[Recorded data]
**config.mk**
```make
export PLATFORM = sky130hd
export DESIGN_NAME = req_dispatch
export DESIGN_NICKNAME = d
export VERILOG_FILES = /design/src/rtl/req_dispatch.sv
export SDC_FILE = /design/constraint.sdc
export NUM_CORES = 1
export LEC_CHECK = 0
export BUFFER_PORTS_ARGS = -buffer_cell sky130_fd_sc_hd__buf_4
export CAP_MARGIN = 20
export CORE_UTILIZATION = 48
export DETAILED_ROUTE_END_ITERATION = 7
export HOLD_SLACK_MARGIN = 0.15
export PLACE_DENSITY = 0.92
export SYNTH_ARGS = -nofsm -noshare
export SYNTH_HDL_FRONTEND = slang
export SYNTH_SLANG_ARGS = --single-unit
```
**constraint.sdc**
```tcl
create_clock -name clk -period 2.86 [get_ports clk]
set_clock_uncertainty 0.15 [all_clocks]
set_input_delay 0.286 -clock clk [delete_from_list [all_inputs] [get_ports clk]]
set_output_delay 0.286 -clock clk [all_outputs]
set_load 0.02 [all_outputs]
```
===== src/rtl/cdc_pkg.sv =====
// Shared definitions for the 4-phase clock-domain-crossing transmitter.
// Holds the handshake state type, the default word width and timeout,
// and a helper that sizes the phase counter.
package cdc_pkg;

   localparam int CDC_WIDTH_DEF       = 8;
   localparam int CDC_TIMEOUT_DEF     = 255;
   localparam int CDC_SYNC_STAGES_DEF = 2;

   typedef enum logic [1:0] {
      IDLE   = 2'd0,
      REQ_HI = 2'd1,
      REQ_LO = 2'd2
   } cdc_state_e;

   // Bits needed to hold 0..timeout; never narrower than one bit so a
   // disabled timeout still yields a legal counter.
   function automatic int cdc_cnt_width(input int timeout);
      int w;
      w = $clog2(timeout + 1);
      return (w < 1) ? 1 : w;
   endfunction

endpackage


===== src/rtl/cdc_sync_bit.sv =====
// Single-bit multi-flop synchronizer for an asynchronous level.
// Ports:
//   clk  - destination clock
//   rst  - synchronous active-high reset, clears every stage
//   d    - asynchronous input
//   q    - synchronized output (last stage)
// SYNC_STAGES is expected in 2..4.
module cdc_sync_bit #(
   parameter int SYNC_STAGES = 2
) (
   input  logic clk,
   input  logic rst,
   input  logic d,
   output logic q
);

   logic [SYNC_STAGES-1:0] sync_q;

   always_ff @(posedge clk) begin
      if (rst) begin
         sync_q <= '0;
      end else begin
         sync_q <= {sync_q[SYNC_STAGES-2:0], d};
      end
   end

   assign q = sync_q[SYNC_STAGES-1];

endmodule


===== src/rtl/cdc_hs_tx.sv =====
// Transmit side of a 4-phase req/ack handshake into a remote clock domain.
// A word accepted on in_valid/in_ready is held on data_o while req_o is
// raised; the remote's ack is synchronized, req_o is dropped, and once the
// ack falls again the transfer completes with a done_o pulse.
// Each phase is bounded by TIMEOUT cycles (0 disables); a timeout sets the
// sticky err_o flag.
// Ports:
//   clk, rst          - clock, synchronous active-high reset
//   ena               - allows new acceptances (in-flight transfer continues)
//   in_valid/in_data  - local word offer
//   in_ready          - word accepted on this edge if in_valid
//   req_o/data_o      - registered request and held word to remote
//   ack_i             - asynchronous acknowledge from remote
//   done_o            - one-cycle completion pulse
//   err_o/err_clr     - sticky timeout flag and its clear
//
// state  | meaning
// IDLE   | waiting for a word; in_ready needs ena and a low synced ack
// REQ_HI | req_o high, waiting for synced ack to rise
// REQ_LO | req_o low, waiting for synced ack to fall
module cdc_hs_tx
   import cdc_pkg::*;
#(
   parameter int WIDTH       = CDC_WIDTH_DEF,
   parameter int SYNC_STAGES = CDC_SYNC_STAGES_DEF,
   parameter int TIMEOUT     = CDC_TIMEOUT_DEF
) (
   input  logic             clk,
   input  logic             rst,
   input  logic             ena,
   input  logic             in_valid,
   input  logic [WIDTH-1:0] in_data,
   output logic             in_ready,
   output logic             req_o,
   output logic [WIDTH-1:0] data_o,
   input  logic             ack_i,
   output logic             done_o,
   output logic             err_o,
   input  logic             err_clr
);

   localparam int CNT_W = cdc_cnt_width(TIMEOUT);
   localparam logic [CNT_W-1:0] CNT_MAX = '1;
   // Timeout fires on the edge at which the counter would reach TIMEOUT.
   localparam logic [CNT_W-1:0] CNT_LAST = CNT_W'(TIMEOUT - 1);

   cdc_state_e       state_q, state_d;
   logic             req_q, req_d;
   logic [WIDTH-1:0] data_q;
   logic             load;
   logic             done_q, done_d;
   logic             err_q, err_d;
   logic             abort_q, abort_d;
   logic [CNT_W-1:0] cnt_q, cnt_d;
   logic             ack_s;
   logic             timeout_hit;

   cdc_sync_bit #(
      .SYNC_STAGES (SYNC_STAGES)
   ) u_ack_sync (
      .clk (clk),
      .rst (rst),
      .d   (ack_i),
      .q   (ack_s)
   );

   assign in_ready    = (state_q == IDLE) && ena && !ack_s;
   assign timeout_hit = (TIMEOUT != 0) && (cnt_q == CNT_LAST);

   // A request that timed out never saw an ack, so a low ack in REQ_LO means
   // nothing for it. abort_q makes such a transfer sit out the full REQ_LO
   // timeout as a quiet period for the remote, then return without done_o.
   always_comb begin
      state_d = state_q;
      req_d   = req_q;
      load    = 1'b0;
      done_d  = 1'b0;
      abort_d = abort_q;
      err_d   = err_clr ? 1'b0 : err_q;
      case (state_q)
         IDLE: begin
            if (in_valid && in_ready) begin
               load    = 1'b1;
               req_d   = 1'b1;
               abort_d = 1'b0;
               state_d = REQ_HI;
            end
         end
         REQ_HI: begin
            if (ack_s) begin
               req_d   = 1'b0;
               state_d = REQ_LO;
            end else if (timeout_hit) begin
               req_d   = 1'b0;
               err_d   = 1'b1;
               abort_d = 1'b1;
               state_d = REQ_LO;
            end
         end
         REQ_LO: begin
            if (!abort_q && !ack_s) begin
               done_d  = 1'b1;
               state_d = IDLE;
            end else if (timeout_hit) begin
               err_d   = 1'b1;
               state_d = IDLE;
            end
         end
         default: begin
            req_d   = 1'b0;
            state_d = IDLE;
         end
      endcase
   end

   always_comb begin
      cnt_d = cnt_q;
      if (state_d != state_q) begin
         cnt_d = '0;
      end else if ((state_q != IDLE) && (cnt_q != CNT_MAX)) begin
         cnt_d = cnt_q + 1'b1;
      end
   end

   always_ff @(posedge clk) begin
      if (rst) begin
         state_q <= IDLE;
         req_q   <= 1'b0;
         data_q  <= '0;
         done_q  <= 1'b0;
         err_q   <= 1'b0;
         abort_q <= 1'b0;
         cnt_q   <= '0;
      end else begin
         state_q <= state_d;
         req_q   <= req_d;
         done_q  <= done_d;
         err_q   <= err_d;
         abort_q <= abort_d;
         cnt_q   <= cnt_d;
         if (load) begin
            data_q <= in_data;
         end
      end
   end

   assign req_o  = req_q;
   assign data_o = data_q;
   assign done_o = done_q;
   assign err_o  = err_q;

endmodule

--

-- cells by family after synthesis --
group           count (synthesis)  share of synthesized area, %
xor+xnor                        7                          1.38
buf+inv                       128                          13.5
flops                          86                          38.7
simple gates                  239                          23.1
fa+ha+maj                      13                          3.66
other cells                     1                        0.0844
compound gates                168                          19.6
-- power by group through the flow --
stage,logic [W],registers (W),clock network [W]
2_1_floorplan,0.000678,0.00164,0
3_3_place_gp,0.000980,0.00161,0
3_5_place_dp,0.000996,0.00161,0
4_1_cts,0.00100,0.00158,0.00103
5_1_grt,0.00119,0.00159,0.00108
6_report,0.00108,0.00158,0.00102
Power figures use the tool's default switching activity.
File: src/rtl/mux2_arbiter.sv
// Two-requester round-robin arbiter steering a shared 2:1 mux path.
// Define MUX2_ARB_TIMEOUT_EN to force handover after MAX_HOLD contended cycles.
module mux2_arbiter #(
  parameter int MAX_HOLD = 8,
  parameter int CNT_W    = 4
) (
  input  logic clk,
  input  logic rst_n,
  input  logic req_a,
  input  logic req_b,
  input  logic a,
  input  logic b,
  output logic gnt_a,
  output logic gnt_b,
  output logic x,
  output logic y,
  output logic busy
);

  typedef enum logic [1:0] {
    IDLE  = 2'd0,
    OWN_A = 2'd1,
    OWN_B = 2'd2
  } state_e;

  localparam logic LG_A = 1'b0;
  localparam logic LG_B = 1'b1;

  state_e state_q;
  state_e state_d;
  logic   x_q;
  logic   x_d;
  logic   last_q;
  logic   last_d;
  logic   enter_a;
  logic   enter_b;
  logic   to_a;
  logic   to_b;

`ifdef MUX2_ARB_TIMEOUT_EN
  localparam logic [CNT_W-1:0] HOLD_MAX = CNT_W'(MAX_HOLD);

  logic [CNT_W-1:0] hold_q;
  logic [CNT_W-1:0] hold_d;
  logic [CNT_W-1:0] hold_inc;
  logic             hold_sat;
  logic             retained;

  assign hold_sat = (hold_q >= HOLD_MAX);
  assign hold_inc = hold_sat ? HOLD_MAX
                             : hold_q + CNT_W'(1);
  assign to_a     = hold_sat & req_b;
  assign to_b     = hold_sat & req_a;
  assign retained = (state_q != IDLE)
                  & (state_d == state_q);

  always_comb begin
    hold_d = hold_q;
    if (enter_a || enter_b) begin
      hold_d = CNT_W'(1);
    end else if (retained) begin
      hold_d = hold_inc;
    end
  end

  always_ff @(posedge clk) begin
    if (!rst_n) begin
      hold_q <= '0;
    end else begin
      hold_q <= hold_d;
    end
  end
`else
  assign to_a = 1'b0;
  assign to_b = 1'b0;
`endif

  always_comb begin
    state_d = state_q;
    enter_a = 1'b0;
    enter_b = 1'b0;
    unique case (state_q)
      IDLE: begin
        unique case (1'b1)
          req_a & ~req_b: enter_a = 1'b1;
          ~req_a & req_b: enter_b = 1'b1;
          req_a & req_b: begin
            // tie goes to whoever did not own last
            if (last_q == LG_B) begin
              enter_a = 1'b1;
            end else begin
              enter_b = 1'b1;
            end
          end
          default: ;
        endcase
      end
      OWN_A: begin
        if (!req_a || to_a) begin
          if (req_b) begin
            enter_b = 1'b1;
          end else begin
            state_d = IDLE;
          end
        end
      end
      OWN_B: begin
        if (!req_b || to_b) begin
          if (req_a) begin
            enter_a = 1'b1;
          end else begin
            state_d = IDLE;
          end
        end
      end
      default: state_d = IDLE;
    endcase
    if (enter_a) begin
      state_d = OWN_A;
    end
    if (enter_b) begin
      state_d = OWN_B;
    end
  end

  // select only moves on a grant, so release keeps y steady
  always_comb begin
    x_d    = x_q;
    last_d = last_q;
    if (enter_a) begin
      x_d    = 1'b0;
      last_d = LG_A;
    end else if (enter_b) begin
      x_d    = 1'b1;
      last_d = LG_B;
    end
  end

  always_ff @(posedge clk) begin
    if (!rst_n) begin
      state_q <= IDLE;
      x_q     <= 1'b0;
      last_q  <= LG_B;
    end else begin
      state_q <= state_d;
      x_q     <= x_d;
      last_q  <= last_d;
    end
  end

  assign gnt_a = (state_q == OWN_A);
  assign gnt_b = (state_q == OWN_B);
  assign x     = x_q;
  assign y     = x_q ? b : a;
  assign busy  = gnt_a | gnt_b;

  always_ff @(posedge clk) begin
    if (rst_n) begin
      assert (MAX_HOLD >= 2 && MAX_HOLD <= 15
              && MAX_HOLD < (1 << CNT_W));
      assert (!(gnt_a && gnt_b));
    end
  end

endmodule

**HOW TO COMPLETE THIS TASK**
What is the number of lines above that contain the word "gates"? Answer with that number only.

**RESULT**
2